An Approach to Measuring Protein Turnover in Human Induced Pluripotent Stem Cell Organoids by Mass Spectrometry

Abstract

Patient-derived organoids from induced pluripotent stem cells have emerged as a model for studying human diseases beyond conventional two-dimensional (2D) cell culture. Briefly, these three-dimensional organoids are highly complex, capable of self-organizing, recapitulate cellular architecture, and have the potential to model diseases in complex organs, such as the brain. For example, the hallmark of Parkinson’s disease - proteostatic dysfunction leading to the selective death of neurons in the substantia nigra - present a subtle distinction in cell type specificity that is simply lost in 2D cell culture models. As such, the development of robust methods to study global proteostasis and protein turnover in organoids will remain a critical need as organoid models evolve.
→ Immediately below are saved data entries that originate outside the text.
`src/rtl/signdet_score_streamer.sv`:
```
// Streams NUM_CLASS class scores from the CNN result RAM as an init pulse plus a contiguous write burst.
// Latency: o_init one cycle after i_start, first beat RD_LAT+2 cycles after o_init; no backpressure, i_abort cancels.
module signdet_score_streamer #(
  parameter int NUM_CLASS = 7,
  parameter int ADDR_W    = 8,
  parameter int BASE_ADDR = 0,
  parameter int RD_LAT    = 1
) (
  input  logic              clk,
  input  logic              resetn,
  input  logic              i_start,
  input  logic              i_abort,
  output logic              o_rd_en,
  output logic [ADDR_W-1:0] o_rd_addr,
  input  logic [15:0]       i_rd_data,
  output logic              o_init,
  output logic              o_we,
  output logic [15:0]       o_dout,
  output logic              o_busy,
  output logic              o_done
);

  typedef enum logic [2:0] {IDLE, INIT, READ, DRAIN, DONE} state_t;

  localparam logic [3:0]        LAST = 4'(NUM_CLASS - 1);
  localparam logic [ADDR_W-1:0] BASE = ADDR_W'(BASE_ADDR);

  state_t            state, state_nxt;
  logic [3:0]        rd_cnt, rd_cnt_nxt;
  logic [ADDR_W-1:0] addr_nxt;
  logic              rd_en_nxt;
  logic [RD_LAT-1:0] vpipe;
  logic              vout;

  assign vout = vpipe[RD_LAT-1];

  always_comb begin
    state_nxt  = state;
    rd_cnt_nxt = rd_cnt;
    addr_nxt   = o_rd_addr;
    rd_en_nxt  = 1'b0;
    case (state)
      IDLE: if (i_start) state_nxt = INIT;
      INIT: begin
        state_nxt  = READ;
        rd_en_nxt  = 1'b1;
        addr_nxt   = BASE;
        rd_cnt_nxt = 4'd0;
      end
      READ: begin
        if (rd_cnt == LAST) begin
          state_nxt = DRAIN;
        end else begin
          rd_en_nxt  = 1'b1;
          addr_nxt   = o_rd_addr + ADDR_W'(1);
          rd_cnt_nxt = rd_cnt + 4'd1;
        end
      end
      // The last beat is on o_we while the pipeline has just emptied.
      DRAIN: if (vpipe == '0 && o_we) state_nxt = DONE;
      DONE:  state_nxt = IDLE;
      default: state_nxt = IDLE;
    endcase
    if (i_abort) begin
      state_nxt = IDLE;
      rd_en_nxt = 1'b0;
    end
  end

  always_ff @(posedge clk or negedge resetn) begin
    if (!resetn) begin
      state     <= IDLE;
      rd_cnt    <= 4'd0;
      o_rd_addr <= '0;
      o_rd_en   <= 1'b0;
      o_init    <= 1'b0;
      o_busy    <= 1'b0;
      o_done    <= 1'b0;
      o_we      <= 1'b0;
      o_dout    <= 16'd0;
      vpipe     <= '0;
    end else begin
      state     <= state_nxt;
      rd_cnt    <= rd_cnt_nxt;
      o_rd_addr <= addr_nxt;
      o_rd_en   <= rd_en_nxt;
      o_init    <= (state_nxt == INIT);
      o_busy    <= (state_nxt != IDLE);
      o_done    <= (state_nxt == DONE);
      // Abort drops in-flight reads so a stale score can never surface later.
      if (i_abort) begin
        vpipe <= '0;
        o_we  <= 1'b0;
      end else begin
        vpipe[0] <= o_rd_en;
        for (int i = 1; i < RD_LAT; i++) vpipe[i] <= vpipe[i-1];
        o_we <= vout;
        if (vout) o_dout <= i_rd_data;
      end
    end
  end

endmodule
```
`config.mk`:
```
export PLATFORM = sky130hd
export DESIGN_NAME = signdet_score_streamer
export DESIGN_NICKNAME = d
export VERILOG_FILES = /design/src/rtl/signdet_score_streamer.sv
export SDC_FILE = /design/constraint.sdc
export NUM_CORES = 1
export LEC_CHECK = 0
export CELL_PAD_IN_SITES_DETAIL_PLACEMENT = 2
export CELL_PAD_IN_SITES_GLOBAL_PLACEMENT = 2
export CORE_AREA = 2 2 51 89
export CTS_CLUSTER_DIAMETER = 60
export DETAILED_ROUTE_END_ITERATION = 7
export DIE_AREA = 0 0 53 91
export DONT_BUFFER_PORTS = 1
export PLACE_DENSITY_LB_ADDON = 0.1
export SYNTH_ARGS = -nofsm -noshare
export SYNTH_HDL_FRONTEND = slang
export SYNTH_SLANG_ARGS = --single-unit
```
`constraint.sdc`:
```
create_clock -name clk -period 1.61 [get_ports clk]
set_input_delay 0.4025 -clock clk [delete_from_list [all_inputs] [get_ports clk]]
set_output_delay 0.4025 -clock clk [all_outputs]
set_load 0.01 [all_outputs]
```
==> flow_summary.yaml <==
clock_network:
  cts_sinks: 37
  clkLatencyLatePin_ns: 0.29
  cts_root_buf: "clkbuf_8"
  cts_made_buffers: 5
  htree_levels: 2
  clock_path_buffers: 2
  cts.clk_slew.worst_paths_ns: 0.08
  cts.repair.resized: 0
  cts_tree: "built"
global_route:
  grt_max_degree: 38
  grt_use_met1_pct: 16.4
  grt_pass1_wl_um: 5730
  grt_usage_pct: 16.3
  grt_antenna_before_repair: 0
  grtUsageMet3_pct: 4.28
  grt_pass1_vias: 1191
  grt_util_met2_pct: 30.6
  busiest_layer: "met2"
  globalRouteOverflowTotal: 0
die:
  dieArea_um2: 4820
  fp.dieW_um: 53
  core_area_um2: 4070
  io_pins: 49
  initial_core_util_pct: 37.8
  num_rows: 31
  die_h_um: 91
layout:
  syn_to_final_growth_pct: 17.3
  num-fill-cells: 431
  antenna_cells: 0
  multi_input_comb_area_um2: 582
  layout.nets: 161
  post_route_cells_drive_above_1_share_pct: 28.8
  register_area_um2: 926
logic_synthesis:
  synth_top_cells_by_area: "dfrtp_1 60%, mux2_2 12%, nand3_1 2.9%"
  synthFlopType: "dfrtp_1"
  synth-edff-count: 0
  ys_seq_area_share_pct: 60.2
  synth_nets: 144
  ys_ff_latch: 37
  yosysMostFrequentCell: "dfrtp_1"
  netlist_instances: 121
  yosysTopAreaCell: "dfrtp_1"
  mappedNetlistArea_um2: 1540
  synthArstFlopShare_pct: 100
  yosysWarnings: 0
  synth_top_area_share_pct: 60.2
  synth_common_cells: "37 x dfrtp_1, 16 x mux2_2, 9 x nand3_1"
  syn_avg_cell_area_um2: 12.7
  synth.distinct_cells: 27
placed_design:
  pre_cts_ws_ns: 0.0519
  dp_hpwl_um: 2630
  globalplace.congestion: 0.678
  placement.io_buffers: 0
detailed_routing:
  drt_pre_antenna_iters: 4
  via_per_inst: 5.44
  ant_nets: 0
  num_vias: 1023
  drt_iter0_drc: 12
  remaining_drc_errors: 0
  wl_um: 3600
  wire_per_inst_um: 19.1
power:
  p_leak_nw: 0.825
  power_density_nw_per_um2: 1500
  ir_drop_uv: 744
  p_total_w: 0.00270
sta:
  worst_slack_ns: 0.109
  slew_headroom_pct: 76.4
  drv_slew: 0
  setup_viol: 0
  hold_viol_final: 0
  fin_crit_sh_pct: 93.3
  min_period_ns: 1.50
  fmax_ghz: 0.666
  worst_pin_slew_ns: 0.352
  skew_ns: 0.0104
setup_path:
  critPathMaxFanout: 11
  critPathRequiredTime_ns: 1.82
  cp-start-kind: "flop"
  cp-end-kind: "flop"
  criticalPathCategory: "reg -> reg"
  arrival_ns: 1.72
run_status:
  status: "finished clean"
run:
  cap_violations: 0
worst_hold_path:
  hold_path.class: "in -> reg"
==> cell usage in the layout (no fill, tap or decap), drive strengths merged <==
master	instances
a21oi	3
a31oi	1
and3	1
and4	4
buf	14
clkbuf	7
clkinv	1
dfrtp	37
dlygate4sd3	1
ha	3
inv	2
mux2	16
mux2i	1
nand2	4
nand3	9
nand3b	2
nand4	3
nor2	8
nor2b	3
nor3b	2
o211a	1
o211ai	2
o21ai	6
o31a	1
o31ai	2
or3	1
xor2	4
==> layer usage <==
layer | vias to the layer above | part of all wire [%]
met3 | 5 | 5.8
met2 | 35 | 59
met5 | - | 0
met1 | 519 | 34
li1 | 464 | -
met4 | 0 | 1.4
==> repair_timing <==
action | CTS | global route
buffers inserted | 0 | 4
hold buffers | 2 | 0
endpoints found under the hold margin | 37 | 0
endpoints found under the setup margin | 0 | 5
==> cell families after synthesis <==
kind of cell / share of synthesized area [%]
compound gates: 6.50
xor+xnor: 2.28
mux: 12.4
fa+ha+maj: 2.44
buf+inv: 2.03
simple gates: 14.2
flops: 60.2
==> sequential cells by signal, summed over array words and instances (netlist names), 3 cells and up <==
signal and count:
o_dout 16, state 3, o_rd_addr 8, rd_cnt 4
==> worst max-delay path, cell delays in order (launching register included) <==
cell      delay, ns
dfrtp_1        0.40
inv_1          0.06
ha_1           0.19
nand3b_1       0.18
nand2_2        0.08
buf_4          0.18
nor2_1         0.14
mux2i_1        0.19
==> where the power goes <==
group / leakage [nW] / switching, W / internal, W
clock: 0.0542 / 0.000324 / 0.000387
combinational: 0.293 / 0.000208 / 0.000279
sequential: 0.478 / 0.000317 / 0.00119
total: 0.825 / 0.000849 / 0.00185
==> per-stage QoR <==
| stage | util (%) | setup TNS [ns] | hold WS, ns | cell area (µm²) | instances |
|---|---|---|---|---|---|
| floorplan | - | 0 | 0.107 | 1540 | 121 |
| global placement | 40.4 | 0 | 0.108 | 1640 | 174 |
| detailed placement | 40.4 | 0 | 0.108 | 1640 | 174 |
| CTS | 43.6 | 0 | 0.160 | 1780 | 184 |
| global route | 44.3 | -0.110 | 0.154 | 1810 | 188 |
| finish | 44.3 | 0 | 0.171 | 1810 | 188 |
==> area by class of cell <==
| type | instances | share of cell area (%) |
|---|---|---|
| flip-flops and latches | 37 | 51.3 |
| multi-input cells | 77 | 32.2 |
| repair buffers | 15 | 7.07 |
| clock buffers | 7 | 5.34 |
| well taps | 49 | 3.40 |
| inverters | 2 | 0.416 |
| clock inverters | 1 | 0.277 |
==> final timing paths <==
kind,startpoint,to,slack (ns),depth (start not counted)
max,rd_cnt[0],o_rd_addr[3],0.11,7
min,i_abort,o_rd_en,0.17,1
max reg2reg,rd_cnt[0],o_rd_addr[3],0.11,7
min reg2reg,rd_cnt[3],rd_cnt[3],0.48,1
max in group asynchronous,resetn,o_dout[8],0.82,2
min in group asynchronous,resetn,o_rd_addr[3],0.58,2
Power figures use the tool's default switching activity.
To solve this problem, we have designed a workflow to extract proteins from organoids and measure global protein turnover using mass spectrometry and stable isotope labeling using amino acids in cell culture (SILAC). This allowed us to measure the turnover rates of 844 proteins and compare protein turnover to previously reported data in primary cell cultures and in vivo models. Taken together, this method will facilitate the study of proteostasis in organoid models of human disease and will provide an analytical and statistical framework to measure protein turnover in organoids of all cell types.